A nurse entered while I was sitting in the rocking chair, my arm resting inside the hand hole of the incubator to softly pet her miniature fingers.
"Sweetie, you probably need to head back to your room and get some rest now. You've been here quite a while. We don't want you to have a setback."
I barely even looked at her as I studied the little cowlick in my baby's hairline. How the hell had Pick gotten that right?
Maybe I'd just imagined the description he'd given me of her. There were a lot of fuzzy spots in my memories of the night she was born.
"I'm okay." I didn't want to leave her yet. I didn't think it was possible to love something so much. My chest felt completely full. I could've sat in that chair and just watched her sleep and breathe for the rest of my life.
"Does she need a blanket?" I asked when her tiny frame shuddered in her sleep as if she were shivering. "She looks cold."

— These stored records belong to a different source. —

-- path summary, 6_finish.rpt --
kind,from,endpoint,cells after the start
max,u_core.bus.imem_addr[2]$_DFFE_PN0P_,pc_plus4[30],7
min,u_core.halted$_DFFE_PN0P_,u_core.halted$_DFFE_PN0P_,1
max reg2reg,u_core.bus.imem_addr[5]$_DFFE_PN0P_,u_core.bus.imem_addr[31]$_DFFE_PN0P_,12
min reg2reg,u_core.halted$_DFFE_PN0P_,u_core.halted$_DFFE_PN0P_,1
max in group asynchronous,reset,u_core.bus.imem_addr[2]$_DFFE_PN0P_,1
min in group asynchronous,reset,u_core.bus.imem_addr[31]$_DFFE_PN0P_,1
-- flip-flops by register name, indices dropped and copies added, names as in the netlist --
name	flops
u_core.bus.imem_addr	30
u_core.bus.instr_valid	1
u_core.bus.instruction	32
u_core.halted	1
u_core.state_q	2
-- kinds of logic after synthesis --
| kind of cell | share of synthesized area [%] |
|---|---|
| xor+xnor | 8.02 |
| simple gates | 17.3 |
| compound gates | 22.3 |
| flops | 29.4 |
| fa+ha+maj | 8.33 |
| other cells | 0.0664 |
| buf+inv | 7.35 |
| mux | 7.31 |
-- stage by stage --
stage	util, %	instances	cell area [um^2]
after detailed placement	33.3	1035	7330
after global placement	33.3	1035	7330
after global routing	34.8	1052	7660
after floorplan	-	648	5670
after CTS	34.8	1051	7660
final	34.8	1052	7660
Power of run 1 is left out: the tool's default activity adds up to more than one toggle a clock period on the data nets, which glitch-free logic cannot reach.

The nurse's lips pinched with irritation. "She's fine. But you really need to get back to your own room. They said you just got off dialysis yesterday. You don't want to overdo it."
I nodded as if agreeing, but answered, "Just a little bit longer."
With a grumble, she spun away and stalked off. When I heard the phrase, " . . . typical single teen mother. Thinks she knows everything . . . " I turned and stared after her, watching the extra twenty pounds of weight on her waistline shift back and forth as she marched off in an angry huff.
I don't know why I let her comment get to me. Maybe it was leftover pregnancy hormones swimming through my veins, the start of some baby blues, or normal insecurity issues of a typical new nineteen-year-old mom. But tears immediately filled my eyes. I turned back to my child, small and helpless, fighting for her life, and the floodgate opened even more.
What the hell did I think I was doing?
I'd gone into this with my usual fake confidence, thinking sure I could raise a kid. Millions of women popped out babies every year. Why would I have a problem with it? And look, I'd almost gotten Skylar killed.
I sobbed even harder, my chest heaving. I had to pull my hand free of Skylar's incubator and bury my face in both my palms to muffle the gut-wrenching sounds so I wouldn't wake her.